Wake Word Integration

The key feature that the XVF3615 adds to the standard XVF3610 is the inclusion of an Amazon 250kB wake-word engine (WWE). The WWE is connected to the output from the audio processing pipeline, and it monitors the audio stream for the “Alexa” keyword.

In normal operation the AVS client on the host will be reading the audio data from the XVF3615 and storing the data locally in the standard Shared Data Service ring buffer included in the AVS client SDK. The figure below shows the integration points between the XVF3615 and a standard AVS Client.

../../_images/image-pipeline.png

Fig. 40 Connection between XVF3615 and AVS client

When a keyword is detected the AVS client on the host will be notified of the wake word detection through either a USB HID report or an interrupt from a output pin on the device.

This guarantees that the host is notified of the keyword in a specific latency window without requiring polling of the XVF3615.
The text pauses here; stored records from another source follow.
==> src/rtl/dsc_ctrl.sv <==
// Frame sequencer: accepts start requests, raises the snapshot strobe,
// walks the row index, and ends the frame with a done pulse.
// Assumes: slot_full reports a pending output record; the scan stalls on it.
module dsc_ctrl
    import dsc_pkg::*;
#(
    parameter int ROW_W = 8,
    parameter int COL_W = 10
) (
    input  logic             clk,
    input  logic             rst_n,
    input  logic             start_valid,
    input  logic [ROW_W-1:0] start_height,
    input  logic [COL_W-1:0] start_width,
    input  logic             start_mode_chg,
    input  logic             slot_full,
    input  logic             run_open,
    output logic             busy,
    output logic             snap_clear,
    output logic             row_req,
    output logic [ROW_W-1:0] row_idx,
    output logic             mc_go,
    output logic             tail_go,
    output logic [ROW_W-1:0] height_q,
    output logic [COL_W-1:0] width_q,
    output logic             done
);
    dsc_state_e state;

    // Decoded strobes derived from the current state.
    always_comb begin
        busy       = (state != ST_IDLE);
        snap_clear = (state == ST_SNAP);
        row_req    = (state == ST_SCAN) && !slot_full;
        mc_go      = (state == ST_IDLE) && start_valid && start_mode_chg;
        tail_go    = (state == ST_TAIL) && run_open && !slot_full;
        done       = (state == ST_FIN) && !slot_full;
    end

    // State, latched dimensions and row counter.
    always_ff @(posedge clk) begin
        if (!rst_n) begin
            state    <= ST_IDLE;
            height_q <= '0;
            width_q  <= '0;
            row_idx  <= '0;
        end else begin
            case (state)
                ST_IDLE: if (start_valid) begin
                    height_q <= start_height;
                    width_q  <= start_width;
                    state    <= start_mode_chg ? ST_FIN : ST_SNAP;
                end
                ST_SNAP: begin
                    row_idx <= '0;
                    state   <= (height_q == '0) ? ST_TAIL : ST_SCAN;
                end
                ST_SCAN: if (row_req) begin
                    if (row_idx == height_q - 1'b1) state <= ST_TAIL;
                    else                            row_idx <= row_idx + 1'b1;
                end
                ST_TAIL: if (!run_open || !slot_full) state <= ST_FIN;
                ST_FIN:  if (!slot_full) state <= ST_IDLE;
                default: state <= ST_IDLE;
            endcase
        end
    end


    busy_ignores_start_chk: assert property (@(posedge clk) disable iff (!rst_n)
        (busy && start_valid) |=> ($stable(height_q) && $stable(width_q)));
endmodule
Once the host has been notified of the keyword detection it should immediately read the wake word start and end index values via the vfctrl interface.

Note

The wake word start and end indexes are reported by the XVF3615 with respect to the audio samples that it is streaming. The AVS client has to take into account any processing delay in the host.

vfctrl_usb GET_WWE_INDEXES

This command returns three 64bit values as shown in the table below.
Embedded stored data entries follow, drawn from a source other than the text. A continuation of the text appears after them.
[src/rtl/sbrf_pkg.sv]
package sbrf_pkg;
  typedef enum logic [1:0] {
    SZ_WORD = 2'b00,
    SZ_LO   = 2'b01,
    SZ_HI   = 2'b10,
    SZ_BAD  = 2'b11
  } acc_size_e;

  function automatic logic acc_legal(input acc_size_e sz, input logic is_gp);
    return (sz == SZ_WORD) || (is_gp && (sz == SZ_LO || sz == SZ_HI));
  endfunction
endpackage

[src/rtl/sbrf_bank.sv]
module sbrf_bank
  import sbrf_pkg::*;
#(
  parameter int DATA_W   = 16,
  parameter int NUM_GP   = 4,
  parameter int NUM_REGS = 8,
  parameter int SEL_W    = 3
) (
  input  logic                             clk_i,
  input  logic                             rst_ni,
  input  logic                             wr_en_i,
  input  logic [SEL_W-1:0]                 wr_sel_i,
  input  acc_size_e                        wr_size_i,
  input  logic [DATA_W-1:0]                wr_data_i,
  output logic                             wr_illegal_o,
  output logic [NUM_REGS-1:0][DATA_W-1:0]  regs_o
);
  localparam int BYTE_W = DATA_W / 2;

  logic                is_gp;
  logic                legal;
  logic [NUM_REGS-1:0] we_lo;
  logic [NUM_REGS-1:0] we_hi;
  logic [BYTE_W-1:0]   hi_src;

  assign is_gp        = ({1'b0, wr_sel_i} < (SEL_W+1)'(NUM_GP));
  assign legal        = acc_legal(wr_size_i, is_gp);
  assign wr_illegal_o = wr_en_i && !legal;
  // high-byte writes take the byte from the low lane
  assign hi_src = (wr_size_i == SZ_HI) ? wr_data_i[BYTE_W-1:0] : wr_data_i[DATA_W-1:BYTE_W];

  for (genvar i = 0; i < NUM_REGS; i++) begin : g_reg
    logic hit;
    assign hit      = wr_en_i && legal && (wr_sel_i == SEL_W'(i));
    assign we_lo[i] = hit && (wr_size_i == SZ_WORD || wr_size_i == SZ_LO);
    assign we_hi[i] = hit && (wr_size_i == SZ_WORD || wr_size_i == SZ_HI);

    always_ff @(posedge clk_i or negedge rst_ni) begin
      if (!rst_ni) begin
        regs_o[i] <= '0;
      end else begin
        if (we_lo[i]) regs_o[i][BYTE_W-1:0]      <= wr_data_i[BYTE_W-1:0];
        if (we_hi[i]) regs_o[i][DATA_W-1:BYTE_W] <= hi_src;
      end
    end

    assert_low_keeps_high_R3: assert property (@(posedge clk_i) disable iff (!rst_ni)
      (we_lo[i] && !we_hi[i]) |=> $stable(regs_o[i][DATA_W-1:BYTE_W]));
    assert_high_keeps_low_R4: assert property (@(posedge clk_i) disable iff (!rst_ni)
      (we_hi[i] && !we_lo[i]) |=> $stable(regs_o[i][BYTE_W-1:0]));
    if (i >= NUM_GP) begin : g_ptr_chk
      assert_ptr_word_only_R6: assert property (@(posedge clk_i) disable iff (!rst_ni)
        we_lo[i] == we_hi[i]);
    end
  end
endmodule

[src/rtl/sbrf_rd_port.sv]
module sbrf_rd_port
  import sbrf_pkg::*;
#(
  parameter int DATA_W   = 16,
  parameter int NUM_GP   = 4,
  parameter int NUM_REGS = 8,
  parameter int SEL_W    = 3
) (
  input  logic [NUM_REGS-1:0][DATA_W-1:0] regs_i,
  input  logic [SEL_W-1:0]                sel_i,
  input  acc_size_e                       size_i,
  output logic [DATA_W-1:0]               data_o,
  output logic                            illegal_o
);
  localparam int BYTE_W = DATA_W / 2;

  logic              is_gp;
  logic [DATA_W-1:0] word;

  assign is_gp     = ({1'b0, sel_i} < (SEL_W+1)'(NUM_GP));
  assign illegal_o = !acc_legal(size_i, is_gp);
  assign word      = regs_i[sel_i];

  always_comb begin
    data_o = '0;
    if (!illegal_o) begin
      unique case (size_i)
        SZ_WORD: data_o = word;
        SZ_LO:   data_o = {{BYTE_W{1'b0}}, word[BYTE_W-1:0]};
        SZ_HI:   data_o = {{BYTE_W{1'b0}}, word[DATA_W-1:BYTE_W]};
        default: data_o = '0;
      endcase
    end
  end
endmodule

[src/rtl/sbrf_flags.sv]
module sbrf_flags #(
  parameter int              DATA_W    = 16,
  parameter logic [DATA_W-1:0] FLAG_MASK = 16'h0FD5
) (
  input  logic              clk_i,
  input  logic              rst_ni,
  input  logic              wr_i,
  input  logic [DATA_W-1:0] wdata_i,
  input  logic [DATA_W-1:0] upd_mask_i,
  input  logic [DATA_W-1:0] upd_val_i,
  output logic [DATA_W-1:0] flags_o
);
  logic [DATA_W-1:0] base;
  logic [DATA_W-1:0] nxt;

  assign base = wr_i ? wdata_i : flags_o;
  // per-flag update wins over a word load
  assign nxt  = ((base & ~upd_mask_i) | (upd_val_i & upd_mask_i)) & FLAG_MASK;

  always_ff @(posedge clk_i or negedge rst_ni) begin
    if (!rst_ni) flags_o <= '0;
    else         flags_o <= nxt;
  end

  assert_unused_zero_R8: assert property (@(posedge clk_i) disable iff (!rst_ni)
    (wr_i || |upd_mask_i) |=> ((flags_o & ~FLAG_MASK) == '0));
  assert_update_lands_R9: assert property (@(posedge clk_i) disable iff (!rst_ni)
    (|upd_mask_i) |=> (((flags_o ^ $past(upd_val_i)) & $past(upd_mask_i) & FLAG_MASK) == '0));
  assert_flags_hold_R10: assert property (@(posedge clk_i) disable iff (!rst_ni)
    (!wr_i && upd_mask_i == '0) |=> $stable(flags_o));
endmodule

[src/rtl/split_byte_regfile.sv]
module split_byte_regfile
  import sbrf_pkg::*;
#(
  parameter int                DATA_W    = 16,
  parameter int                NUM_GP    = 4,
  parameter int                NUM_PTR   = 4,
  parameter int                SEL_W     = $clog2(NUM_GP + NUM_PTR),
  parameter logic [DATA_W-1:0] FLAG_MASK = 16'h0FD5
) (
  input  logic              clk_i,
  input  logic              rst_ni,
  input  logic              wr_en_i,
  input  logic [SEL_W-1:0]  wr_sel_i,
  input  logic [1:0]        wr_size_i,
  input  logic [DATA_W-1:0] wr_data_i,
  output logic              wr_illegal_o,
  input  logic [SEL_W-1:0]  rd0_sel_i,
  input  logic [1:0]        rd0_size_i,
  output logic [DATA_W-1:0] rd0_data_o,
  output logic              rd0_illegal_o,
  input  logic [SEL_W-1:0]  rd1_sel_i,
  input  logic [1:0]        rd1_size_i,
  output logic [DATA_W-1:0] rd1_data_o,
  output logic              rd1_illegal_o,
  input  logic              flags_wr_i,
  input  logic [DATA_W-1:0] flags_wdata_i,
  input  logic [DATA_W-1:0] flags_upd_mask_i,
  input  logic [DATA_W-1:0] flags_upd_val_i,
  output logic [DATA_W-1:0] flags_o
);
  localparam int NUM_REGS = NUM_GP + NUM_PTR;
  localparam int BYTE_W   = DATA_W / 2;

  logic [NUM_REGS-1:0][DATA_W-1:0] regs_q;

  sbrf_bank #(
    .DATA_W(DATA_W), .NUM_GP(NUM_GP), .NUM_REGS(NUM_REGS), .SEL_W(SEL_W)
  ) i_bank (
    .clk_i       (clk_i),
    .rst_ni      (rst_ni),
    .wr_en_i     (wr_en_i),
    .wr_sel_i    (wr_sel_i),
    .wr_size_i   (acc_size_e'(wr_size_i)),
    .wr_data_i   (wr_data_i),
    .wr_illegal_o(wr_illegal_o),
    .regs_o      (regs_q)
  );

  sbrf_rd_port #(
    .DATA_W(DATA_W), .NUM_GP(NUM_GP), .NUM_REGS(NUM_REGS), .SEL_W(SEL_W)
  ) i_rd0 (
    .regs_i   (regs_q),
    .sel_i    (rd0_sel_i),
    .size_i   (acc_size_e'(rd0_size_i)),
    .data_o   (rd0_data_o),
    .illegal_o(rd0_illegal_o)
  );

  sbrf_rd_port #(
    .DATA_W(DATA_W), .NUM_GP(NUM_GP), .NUM_REGS(NUM_REGS), .SEL_W(SEL_W)
  ) i_rd1 (
    .regs_i   (regs_q),
    .sel_i    (rd1_sel_i),
    .size_i   (acc_size_e'(rd1_size_i)),
    .data_o   (rd1_data_o),
    .illegal_o(rd1_illegal_o)
  );

  sbrf_flags #(
    .DATA_W(DATA_W), .FLAG_MASK(FLAG_MASK)
  ) i_flags (
    .clk_i     (clk_i),
    .rst_ni    (rst_ni),
    .wr_i      (flags_wr_i),
    .wdata_i   (flags_wdata_i),
    .upd_mask_i(flags_upd_mask_i),
    .upd_val_i (flags_upd_val_i),
    .flags_o   (flags_o)
  );

  assert_word_write_R2: assert property (@(posedge clk_i) disable iff (!rst_ni)
    (wr_en_i && wr_size_i == 2'b00) |=> (regs_q[$past(wr_sel_i)] == $past(wr_data_i)));
  assert_illegal_no_write_R6: assert property (@(posedge clk_i) disable iff (!rst_ni)
    wr_illegal_o |=> $stable(regs_q));
  assert_idle_no_write_R10: assert property (@(posedge clk_i) disable iff (!rst_ni)
    !wr_en_i |=> $stable(regs_q));
  assert_byte_read_zext_R5: assert property (@(posedge clk_i) disable iff (!rst_ni)
    (rd0_size_i inside {2'b01, 2'b10}) |-> (rd0_data_o[DATA_W-1:BYTE_W] == '0));
endmodule

[config.mk]
export PLATFORM = sky130hd
export DESIGN_NAME = split_byte_regfile
export DESIGN_NICKNAME = d
export VERILOG_FILES = /design/src/rtl/sbrf_pkg.sv /design/src/rtl/sbrf_bank.sv /design/src/rtl/sbrf_rd_port.sv /design/src/rtl/sbrf_flags.sv /design/src/rtl/split_byte_regfile.sv
export SDC_FILE = /design/constraint.sdc
export NUM_CORES = 1
export LEC_CHECK = 0
export CAP_MARGIN = 25
export CORE_ASPECT_RATIO = 1.5
export CORE_MARGIN = 5
export CORE_UTILIZATION = 40
export CTS_BUF_LIST = sky130_fd_sc_hd__clkbuf_16
export DETAILED_ROUTE_END_ITERATION = 8
export HOLD_SLACK_MARGIN = 0.12
export PLACE_DENSITY = 0.62
export SYNTH_ARGS = -nofsm -noshare
export SYNTH_HDL_FRONTEND = slang
export SYNTH_HIERARCHICAL = 1
export SYNTH_SLANG_ARGS = --single-unit
[constraint.sdc]
create_clock -name clk_i -period 1.32 [get_ports clk_i]
set_clock_uncertainty 0.15 [all_clocks]
set_input_delay 0.132 -clock clk_i [delete_from_list [all_inputs] [get_ports clk_i]]
set_output_delay 0.132 -clock clk_i [all_outputs]
set_load 0.03 [all_outputs]
Word level (Yosys, flattened, before mapping):

Index checks and enable logic that the tools add are counted.

* output and inout bits: 51
* word-level logic and storage cells: 93
* bits in registers: 137
* input bits: 83

* equality and inequality tests: 13
* magnitude comparators: 5
* reductions and logical operators: 44
* multiplexer cells: 10
* bitwise logic cells: 4

Operators with widths (count)
* $bmux W16 S3: 2
* $pmux W16 S3: 2
* $mux W16: 4
* $logic_and A1 B1 Y1: 29
* $and A12 B12 Y12: 2
* $eq A3 B3 Y1 const B: 4
* $mux W12: 1
* $not A12 Y12: 1
* $or A12 B12 Y12: 1
* $lt A3 B3 Y1 const B: 3
* $logic_or A1 B1 Y1: 8
* $lt A3 B4 Y1 const B: 2
* $mux W8: 1
* $eq A2 B1 Y1 const B: 3
* $eq A2 B2 Y1 const B: 3
* $eq A3 B2 Y1 const B: 2
* $logic_not A2 Y1: 3
* $eq A3 B1 Y1 const B: 1
* $logic_not A1 Y1: 3
* $logic_not A3 Y1: 1

Depth between registers and ports, before layout:

Gate-level depths: netlist of the first run.

* depth in word-level cells: 7
* depth in mapped cells: 7
* mapped depth without buffers: 5

Cells and area by module:

Netlist of the first run, hierarchy kept.

Modules (own cells, without submodules)
* sbrf_bank: instances 1, area each 5152.4 um^2, sequential area each 3203.1 um^2, cells an instance 301
* sbrf_rd_port: instances 2, area each 1202.4 um^2, sequential area each 0.0 um^2, cells an instance 117
* sbrf_flags: instances 1, area each 461.7 um^2, sequential area each 225.2 um^2, cells an instance 45

Worst setup path before layout of the first run:

Ideal clock, no wire load.

* kind: input-to-output
* from: input rd0_size_i[0]
* to: output rd0_data_o[0]
* buffers on the path: 0
* data arrival time: 1660 ps
* data required time: 1038 ps
* stages on the path: 5
* slack: -622 ps
* path through: inv_1 ha_1 nor2b_2 o211ai_1 o32ai_1

* word-level cells in the longest chain between the ends: 5

RTL lines
* from (decl): line split_byte_regfile.sv:18 `input logic [1:0] rd0_size_i,`
* $eq A2 B1 Y1 or $eq A2 B2 Y1 (tied branches): line sbrf_pkg.sv:10, sbrf_rd_port.sv:27
* $logic_or A1 B1 Y1: line sbrf_pkg.sv:10 `return (sz == SZ_WORD) || (is_gp && (sz == SZ_LO || sz == SZ_HI));`
* $logic_and A1 B1 Y1: line sbrf_pkg.sv:10
* $logic_or A1 B1 Y1: line sbrf_pkg.sv:10
* $mux W16 (*): line sbrf_rd_port.sv:26 `if (!illegal_o) begin`
* to (decl): line split_byte_regfile.sv:19 `output logic [DATA_W-1:0] rd0_data_o,`

Mark *: on every way between the ends. The rest lies on a longest branch, timed or not.

Final worst setup path of the first run:

* from: register i_bank/regs_o[58] (netlist bit)
* to: output rd0_data_o[10]

* word-level cells in the longest chain between the ends: 4

RTL lines
* from (decl): line sbrf_bank.sv:16 `output logic [NUM_REGS-1:0][DATA_W-1:0] regs_o`
* from (signal, indexed assignment): line sbrf_bank.sv:42 `if (we_lo[i]) regs_o[i][BYTE_W-1:0] <= wr_data_i[BYTE_W-1:0];`
* from (signal, indexed assignment): line sbrf_bank.sv:43 `if (we_hi[i]) regs_o[i][DATA_W-1:BYTE_W] <= hi_src;`
* $bmux W16 S3: line sbrf_rd_port.sv:22 `assign word = regs_i[sel_i];`
* $mux W16 (implied by the code): line sbrf_rd_port.sv:22
* $pmux W16 S3: line sbrf_rd_port.sv:27 `unique case (size_i)`
* $mux W16: line sbrf_rd_port.sv:26

No other way between the ends. The select of a mux whose other input is x is not followed.

==> results.py, run 1 <==
metrics = {
    "synth": {
        "yosysUniqueCellTypes": 38,
        "synth.ff_latch_count": 137,
        "netlist_top_cells_area": "dfrtp_1 43%, mux2_2 21%, mux4_2 9.0%, mux2_4 4.5%, mux2_1 3.8%",
        "syn-cell-area_sq_mm": 0.00802,
        "syn-mean-instance-area_sq_um": 13.8,
        "synth_top_area_frac": 0.428,
        "synth.yosys.seq_area_share": 0.428,
        "yosysTopAreaCell": "dfrtp_1",
        "synthCells": 580,
        "synthesis.yosys.warnings": 6,
    },
    "sta": {
        "post-route-min-period_ns": 2.28,
        "fin_hold_ws_ns": 0.0252,
        "fmax_ghz": 0.439,
        "fin_ws_ns": -0.958,
        "setup_tns_ns": -28.96,
        "drv_slew": 0,
        "setup_viol": 96,
        "rsz0062_at_grt": "true",
        "hold_viol": 0,
        "final.period_utilization": 1.73,
    },
    "power_and_ir_drop": {
        "report.power.total_mw": 17.1,
        "power.density_mw_per_mm2": 1330,
        "peakVddDrop_uv": 983,
        "leakage_nw": 5.75,
    },
    "finish": {
        "final_nets": 962,
        "largest_register_ffs": 128,
        "largest-register": "i_bank/regs_o",
        "final_util": 0.650,
        "drive_above_1_share": 0.645,
        "insertedDiodeCount": 0,
        "syn_to_final_growth_pct": 60.3,
        "stdcell_area_sq_mm": 0.0129,
        "top_regs": "i_bank/regs_o (128)",
    },
    "hold_path": {
        "hp-class": "input pin to async pin",
    },
    "setup_path": {
        "crit_start": "i_bank/regs_o[58]",
        "cp_data_required_time_ns": 1.04,
        "crit_top_cell": "buf_6",
        "arrival_ns": 2.00,
        "path_cells": "buf_6 > mux4_2 > mux2i_4 > buf_6 > nor2_4 > buf_6",
        "critical_path.top_delay_family": "multiplexers",
        "crit_type": "flop to output pin",
        "slowest_delay_ns": 0.51,
        "reg2reg_from": "i_bank/regs_o[40]",
        "cp_slowest_cell": "mux4_2",
        "reg2regPathDepth": 3,
        "crit_buf_inv": 3,
        "crit_fanout": 2,
        "crit_cells": 6,
        "worst_setup_path_end_kind": "output pin",
        "start_kind": "flop",
    },
    "run": {
        "drv_cap": 0,
    },
    "floorplan": {
        "dieWidth_um": 126,
        "fp.dieH_um": 183,
        "die_area_sq_mm": 0.0230,
        "start_util": 0.405,
        "ios": 134,
        "core_area_sq_mm": 0.0198,
        "row_count": 63,
    },
    "clock_network": {
        "cts_tree": "done",
        "clockBufferDepth": 2,
        "insertion_delay_ns": 0.42,
        "path_clk_slew_ns": 0.06,
        "h-tree-depth": 4,
        "cts_hold_buf": 8,
        "numCtsBuffers": 17,
        "cts_root_buf": "clkbuf_16",
        "cts.sinks": 137,
    },
    "routing": {
        "dr_total_vias": 6284,
        "drt-total-wl_um": 26900,
        "drt_iter0_markers": 382,
        "viasPerCell": 5.51,
        "ant_nets": 0,
        "first_pass_iters": 4,
        "drt-wirelength-per-cell_um": 23.6,
        "route.detailed.drc": 0,
    },
    "place": {
        "dp_hpwl_um": 18900,
        "place_area_sq_mm": 0.0115,
        "gp_congestion": 0.879,
        "io_buffers": 105,
    },
    "global_routing": {
        "antenna_found_initial": 0,
        "grt_max_degree": 45,
        "grt_pass1_vias": 7032,
        "overflow": 0,
        "track_usage": 0.235,
        "grt_pass1_wl_um": 41300,
    },
    "run_status": {
        "failed_checks": "setup timing",
        "status": "complete, but fails checks",
    },
}
-- per-stage QoR --
step / worst slack, ns / cells
after global placement: -1.10 / 1080
final: -0.958 / 1141
after detailed placement: -1.13 / 1080
after floorplan: -0.480 / 586
after global routing: -1.01 / 1141
after CTS: -0.960 / 1141
-- synthesized netlist by cell type --
cell type	number
o32ai_1	16
dfrtp_1	137
ha_1	11
nor4_4	1
nor2_1	21
nor3b_1	1
nand2_1	14
buf_1	2
buf_6	10
or2_0	2
or3_1	1
nand2b_1	5
nand4b_1	1
o211ai_1	4
nor4b_4	2
conb_1	1
clkbuf_2	2
nor2b_2	2
or4b_1	1
mux2_1	27
mux2i_1	25
o22ai_1	32
clkbuf_1	2
or4_1	1
buf_2	11
or2_2	2
inv_1	10
mux4_2	32
mux2_4	24
buf_4	15
o21ai_1	9
mux2_2	149
nand3_1	1
a21oi_2	1
or4b_4	1
a21oi_1	1
nor2b_1	1
nor3b_2	2
-- power breakdown --
part	total, mW	internal (mW)	switching, mW	leakage, nW
clock network	5.10	3.17	1.93	0.303
logic	6.11	3.79	2.32	3.72
registers	5.87	5.14	0.730	1.73
-- worst reg2reg max path: stages (launching register included) --
cell     delay [ns]
dfrtp_1        0.40
buf_4          0.14
buf_4          0.12
mux2_4         0.26
-- timing repair --
action / in CTS / in global routing
resized for setup: 195 / 36
cloned: 4 / 1
endpoints found under the setup margin: 172 / 156
pin swaps: 19 / 12
endpoints found under the hold margin: 144 / 20
setup buffers: 21 / 7
-- final timing paths --
path	slack [ns]	end
max	-0.96	rd0_data_o[10]
min	0.03	i_bank/regs_o[19]
max reg2reg	0.14	i_bank/regs_o[40]
min reg2reg	0.37	i_bank/regs_o[64]
max in group asynchronous	0.43	i_bank/regs_o[108]
min in group clk_i	0.14	flop
-- placed cells by master, fill, tap and decap left out, types with 4 or more instances in the layout --
cell type,synthesis,final
mux2_1,27,24
mux2i_4,0,9
mux2i_1,25,13
mux2_4,24,112
dfrtp_1,137,137
buf_4,15,132
nor2_4,0,17
nor2_2,0,4
buf_2,11,13
buf_12,0,31
ha_4,0,4
dlygate4sd3_1,0,8
mux4_2,32,32
inv_12,0,4
clkbuf_2,2,5
bufinv_16,0,4
o22ai_1,32,31
nand2_1,14,13
buf_6,10,63
nand2b_1,5,4
ha_1,11,7
o21ai_1,9,9
inv_1,10,5
clkbuf_16,0,18
conb_1,1,7
clkdlybuf4s50_1,0,45
o32ai_4,0,13
mux2_2,149,64
o211ai_1,4,4
-- area by class of cell --
| cell class | count | area, sq um |
|---|---|---|
| clock buffers | 17 | 425 |
| clock inverters | 15 | 200 |
| fillers | 1418 | 6930 |
| inverters | 10 | 92.6 |
| multi-input cells | 397 | 5280 |
| flip-flops and latches | 137 | 3430 |
| well taps | 260 | 325 |
| repair buffers | 305 | 3100 |
-- layer usage --
layer / up-vias / routed length, um / GRT usage
met5: - / 0 / 0
met4: 0 / 969 / 0.104
met3: 64 / 1120 / 0.0462
met2: 205 / 14700 / 0.426
met1: 3237 / 10100 / 0.267
li1: 2778 / - / -
-- cells by family after synthesis --
logic type                 after synthesis  share of synthesized area
muxes                                  257                      0.413
and+or+nand+nor                         59                     0.0454
DFF                                    137                      0.428
AOI/OAI and AO/OA                       63                     0.0535
adders and majority gates               11                     0.0172
buffers and inverters                   52                     0.0428
other                                    1                   0.000468
Note: power is estimated with default switching activity, not from simulation.
==> inputs of run 2 (changes only) <==
--- a/config.mk
+++ b/config.mk
@@ -11,8 +11,9 @@
 export CORE_UTILIZATION = 40
 export CTS_BUF_LIST = sky130_fd_sc_hd__clkbuf_16
 export DETAILED_ROUTE_END_ITERATION = 8
-export HOLD_SLACK_MARGIN = 0.12
-export PLACE_DENSITY = 0.62
+export HOLD_SLACK_MARGIN = 0.15
+export PLACE_DENSITY = 0.6
+export RECOVER_POWER = 50
 export SYNTH_ARGS = -nofsm -noshare
 export SYNTH_HDL_FRONTEND = slang
 export SYNTH_HIERARCHICAL = 1
==> constraint.sdc (replaced) <==
create_clock -name clk_i -period 2.33 [get_ports clk_i]
set_clock_uncertainty 0.15 [all_clocks]
set_input_delay 0.233 -clock clk_i [delete_from_list [all_inputs] [get_ports clk_i]]
set_output_delay 0.233 -clock clk_i [all_outputs]
set_load 0.03 [all_outputs]
==> run 2 against run 1 <==
The flow now finishes without violations. Utilization is 9.3 points lower. Combinational power is 59% lower. Critical path type is now input pin to output pin. Register-to-register slack better by 1.2 ns. Highest routed layer unchanged. Power is 49% lower. Critical endpoint is now rd1_data_o[1].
Table 58 Returned WW index values

Index

Value

Note

0

Current_index

Free running. Host can read current value at any time

1

WW_start_index

WWE index at start of wake word

2

WW_end_index

WWE index for the end of the wake word

Note

The WW_start_index and WW_end_index values are only updated following a wake word detection. The host can execute the GET_WWE_INDEXES at anytime to read the current value of the XVF3615 counter.

These two WW index values can be used by the AVS client to compute the appropriate offset into the SDS ring buffer to allow the AVS client to start sending data from that buffer, including the required 0.5 second pre-roll data, to the AVS cloud service for second stage validation and command processing.

../../_images/image-buffer_index.png

Fig. 41 Calculation of start of buffer to stream to AVS

Depending on the design of the client on the host there may be an offset between the time that the host recieves a wake word is notified and the time the client processes the notification, as shown in the the figure above.

In order to compute this offset, the XVF3615 supports a mechanism that enables the SoC to measure the latency. If the SoC issues a GET_WWE_INDEXES vfctrl command the XVF3615 will respond with the current value of the sample counter. The offset can then be calculated as the difference between the returned XVF counter and the SDS buffer write pointer value at time the client reads the sample counter.

The AVS client can also synchronise periodically to correct for any drift due to latency or other timing variations in the host.

Both the synchronisation process and the wake word detection process are shown in the following diagram.

../../_images/AVS_Client_Interaction.png

Fig. 42 Interaction between AVS client and XVF3615

Note

If the XVF3615 is used in the -INT configuration, the send HID report function in the diagram will be replaced with the XVF sending an interrupt pulse via the GPO to the host, but the mechanism to read the WW index from the device is the same, using the vfctrl_i2c interface.